Screening results for a large, international, multicentre randomized clinical trial on patients with AHF from 1 March 2014 until 31 July 2015. Only 3% (n = 9) of all patients screened for eligibility (n = 352) were enrolled. *Other (n = 45) includes patients who met the following exclusion criteria: surgical intervention or neurological events within the previous 30 days, terminal stage of a malignant disease, infiltration in chest X‐ray, restricted medication, aortic valve stenosis, participation in another study, patient not willing or not able to give informed consent, body weight > 160 kg, and patients without acute dyspnoea. RCT, randomized controlled trial.

So far, the issue of the external validity of clinical trials is not well addressed in publications and guidelines. Calls for specific ‘To whom this research applies’ boxes as suggested by Rothwell,19 indicating which patients are likely to profit from evidence‐based therapies, are mainly unheard.

Acute heart failure precipitants and infection

Many patients with acute heart failure present with specific precipitants, which include ACS, arrhythmias, and infection. Typical cases with precipitants have been published online (http://www.eusem.org/onlinecontent/ and http://www.escardio.org/The‐ESC/Communities/Acute‐Cardiovascular‐Care‐Association‐%28ACCA%29/Education‐and‐research/patients‐cases) in addition to a consensus paper.8

Decompensation and AHF, secondary to tachycardia or myocardial infarction, are mostly regarded to be straightforward, and treatment of the underlying disease is clear. Infection, specifically of the lower respiratory tract, may not be as obvious as other precipitants and are a challenge for the primary treatment, as patients with pneumonia will profit from very early antibiotic therapy and volume therapy rather than from decongestion and diuretic medication.20 Therefore, a prospective, international study (IMPACT: ClinicalTrials.gov, NCT02392689) randomizing patients who present acutely with proANP levels above 300 (or BNP > 350 or NT‐proBNP > 1800) to be diagnosed with additional procalcitonin vs. the clinical standard including WBC and CRP is on its way.

Future challenges

We need to rethink the research on patients with acute heart failure. The majority of studies on acute heart failure are a domain of cardiologists. These studies are designed, planned, and conducted by cardiologists on cardiology wards, and presented at cardiology congresses.

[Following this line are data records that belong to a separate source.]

`src/rtl/hsb_pkg.sv`:
```
`timescale 1ns/1ps
package hsb_pkg;
  typedef enum logic [1:0] {
    KIND_ADD   = 2'd0,
    KIND_BZ    = 2'd1,
    KIND_LOAD  = 2'd2,
    KIND_STORE = 2'd3
  } kind_e;

  // only add and load produce a register result
  function automatic logic kind_writes_reg(kind_e k);
    return (k == KIND_ADD) || (k == KIND_LOAD);
  endfunction
endpackage

```
`src/rtl/hsb_slots.sv`:
```
`timescale 1ns/1ps
module hsb_slots #(
  parameter int unsigned DEPTH     = 4,
  parameter int unsigned REG_W     = 5,
  parameter int unsigned PAYLOAD_W = 32,
  localparam int unsigned PTR_W    = (DEPTH > 1) ? $clog2(DEPTH) : 1
) (
  input  logic                            clk_i,
  input  logic                            rst_ni,
  input  logic                            push_i,
  input  logic [1:0]                      push_kind_i,
  input  logic [REG_W-1:0]                push_dst_i,
  input  logic [PAYLOAD_W-1:0]            push_payload_i,
  input  logic                            pop_i,
  input  logic                            flush_i,
  output logic [DEPTH-1:0]                valid_o,
  output logic [DEPTH-1:0][1:0]           kind_o,
  output logic [DEPTH-1:0][REG_W-1:0]     dst_o,
  output logic [PTR_W-1:0]                head_idx_o,
  output logic [PAYLOAD_W-1:0]            head_payload_o,
  output logic                            full_o,
  output logic                            empty_o
);
  logic [DEPTH-1:0]                valid_q;
  logic [DEPTH-1:0][1:0]           kind_q;
  logic [DEPTH-1:0][REG_W-1:0]     dst_q;
  logic [DEPTH-1:0][PAYLOAD_W-1:0] pay_q;
  logic [PTR_W-1:0]                wr_ptr_q, rd_ptr_q;

  function automatic logic [PTR_W-1:0] ptr_inc(logic [PTR_W-1:0] p);
    return (p == PTR_W'(DEPTH-1)) ? '0 : p + 1'b1;
  endfunction

  always_ff @(posedge clk_i or negedge rst_ni) begin
    if (!rst_ni) begin
      valid_q  <= '0;
      wr_ptr_q <= '0;
      rd_ptr_q <= '0;
    end else if (flush_i) begin
      valid_q  <= '0;
      wr_ptr_q <= '0;
      rd_ptr_q <= '0;
    end else begin
      if (pop_i) begin
        valid_q[rd_ptr_q] <= 1'b0;
        rd_ptr_q          <= ptr_inc(rd_ptr_q);
      end
      // on a full swap the push slot equals the pop slot; set wins
      if (push_i) begin
        valid_q[wr_ptr_q] <= 1'b1;
        wr_ptr_q          <= ptr_inc(wr_ptr_q);
      end
    end
  end

  always_ff @(posedge clk_i) begin
    if (push_i) begin
      kind_q[wr_ptr_q] <= push_kind_i;
      dst_q[wr_ptr_q]  <= push_dst_i;
      pay_q[wr_ptr_q]  <= push_payload_i;
    end
  end

  assign valid_o        = valid_q;
  assign kind_o         = kind_q;
  assign dst_o          = dst_q;
  assign head_idx_o     = rd_ptr_q;
  assign head_payload_o = pay_q[rd_ptr_q];
  assign full_o         = valid_q[wr_ptr_q];
  assign empty_o        = ~valid_q[rd_ptr_q];
endmodule

```
`src/rtl/hsb_search.sv`:
```
`timescale 1ns/1ps
module hsb_search
  import hsb_pkg::*;
#(
  parameter int unsigned DEPTH = 4,
  parameter int unsigned REG_W = 5
) (
  input  logic [DEPTH-1:0]            live_i,
  input  logic [DEPTH-1:0][1:0]       kind_i,
  input  logic [DEPTH-1:0][REG_W-1:0] dst_i,
  input  logic [REG_W-1:0]            query_i,
  output logic                        hit_o
);
  logic [DEPTH-1:0] slot_hit;

  for (genvar g = 0; g < DEPTH; g++) begin : g_slot
    assign slot_hit[g] = live_i[g] & kind_writes_reg(kind_e'(kind_i[g])) & (dst_i[g] == query_i);
  end

  assign hit_o = |slot_hit;
endmodule

```
`src/rtl/hsb_stall.sv`:
```
`timescale 1ns/1ps
module hsb_stall
  import hsb_pkg::*;
(
  input  logic       inst_valid_i,
  input  logic [1:0] inst_kind_i,
  input  logic       hit_a_i,
  input  logic       hit_b_i,
  output logic       stall_o
);
  always_comb begin
    unique case (kind_e'(inst_kind_i))
      KIND_LOAD: stall_o = hit_b_i;            // address only
      default:   stall_o = hit_a_i | hit_b_i;  // add, bz, store
    endcase
    stall_o = stall_o & inst_valid_i;
  end
endmodule

```
`src/rtl/hazard_sfifo.sv`:
```
`timescale 1ns/1ps
module hazard_sfifo #(
  parameter int unsigned DEPTH     = 4,
  parameter int unsigned REG_W     = 5,
  parameter int unsigned PAYLOAD_W = 32
) (
  input  logic                 clk_i,
  input  logic                 rst_ni,
  input  logic                 enq_valid_i,
  input  logic [1:0]           enq_kind_i,
  input  logic [REG_W-1:0]     enq_dst_i,
  input  logic [PAYLOAD_W-1:0] enq_payload_i,
  input  logic                 deq_i,
  input  logic                 clear_i,
  output logic                 head_valid_o,
  output logic [1:0]           head_kind_o,
  output logic [REG_W-1:0]     head_dst_o,
  output logic [PAYLOAD_W-1:0] head_payload_o,
  output logic                 full_o,
  output logic                 overflow_o,
  input  logic [REG_W-1:0]     search_reg_i,
  output logic                 search_hit_o,
  input  logic                 inst_valid_i,
  input  logic [1:0]           inst_kind_i,
  input  logic [REG_W-1:0]     inst_src_a_i,
  input  logic [REG_W-1:0]     inst_src_b_i,
  output logic                 stall_o
);
  localparam int unsigned PTR_W   = (DEPTH > 1) ? $clog2(DEPTH) : 1;
  localparam int unsigned N_QUERY = 3;

  logic [DEPTH-1:0]            valid;
  logic [DEPTH-1:0][1:0]       kind;
  logic [DEPTH-1:0][REG_W-1:0] dst;
  logic [PTR_W-1:0]            head_idx;
  logic                        full, empty;
  logic                        deq_fire, enq_fire;
  logic [DEPTH-1:0]            pop_mask, live;
  logic [N_QUERY-1:0][REG_W-1:0] query;
  logic [N_QUERY-1:0]          hit;

  // cycle order: first -> deq/clear -> search -> enq
  assign deq_fire   = deq_i & ~empty & ~clear_i;
  assign enq_fire   = enq_valid_i & ~clear_i & (~full | deq_fire);
  assign overflow_o = enq_valid_i & ~clear_i & full & ~deq_fire;

  hsb_slots #(
    .DEPTH(DEPTH), .REG_W(REG_W), .PAYLOAD_W(PAYLOAD_W)
  ) u_slots (
    .clk_i          (clk_i),
    .rst_ni         (rst_ni),
    .push_i         (enq_fire),
    .push_kind_i    (enq_kind_i),
    .push_dst_i     (enq_dst_i),
    .push_payload_i (enq_payload_i),
    .pop_i          (deq_fire),
    .flush_i        (clear_i),
    .valid_o        (valid),
    .kind_o         (kind),
    .dst_o          (dst),
    .head_idx_o     (head_idx),
    .head_payload_o (head_payload_o),
    .full_o         (full),
    .empty_o        (empty)
  );

  always_comb begin
    pop_mask = '0;
    if (deq_fire) pop_mask[head_idx] = 1'b1;
  end

  assign live  = clear_i ? '0 : (valid & ~pop_mask);
  assign query = {inst_src_b_i, inst_src_a_i, search_reg_i};

  for (genvar q = 0; q < N_QUERY; q++) begin : g_query
    hsb_search #(.DEPTH(DEPTH), .REG_W(REG_W)) u_search (
      .live_i  (live),
      .kind_i  (kind),
      .dst_i   (dst),
      .query_i (query[q]),
      .hit_o   (hit[q])
    );
  end

  hsb_stall u_stall (
    .inst_valid_i (inst_valid_i),
    .inst_kind_i  (inst_kind_i),
    .hit_a_i      (hit[1]),
    .hit_b_i      (hit[2]),
    .stall_o      (stall_o)
  );

  assign search_hit_o = hit[0];
  assign head_valid_o = ~empty;
  assign head_kind_o  = kind[head_idx];
  assign head_dst_o   = dst[head_idx];
  assign full_o       = full;
endmodule

```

The actual medical care reality is different. The majority of patients with AHF are admitted via emergency departments. Patient outcome have been shown to improve with an early initiation of i.v. therapies with diuretics and vasoactive medication.6 Mentz et al. also emphasize the importance of early patient recruitment for the success of clinical trials.21

Future registries and trials should carefully define their selection criteria and assess new diagnostic and treatment strategies in patients with AHF very early after their presentation to the hospital's emergency departments. This also requires that emergency departments are set up with resources that allow for high quality research in complex trials despite their very high work load.

Conclusions

Current populations with AHF from registries and clinical trials are the basis for evidence‐based management strategies for patients with AHF. Due to varying criteria to define AHF, these populations have different characteristics and outcomes. Additionally, the timing of data collection and/or initiation of new therapies vary with the setting of trials.

Conflict of Interest

None declared.

Funding

This current work received no funding.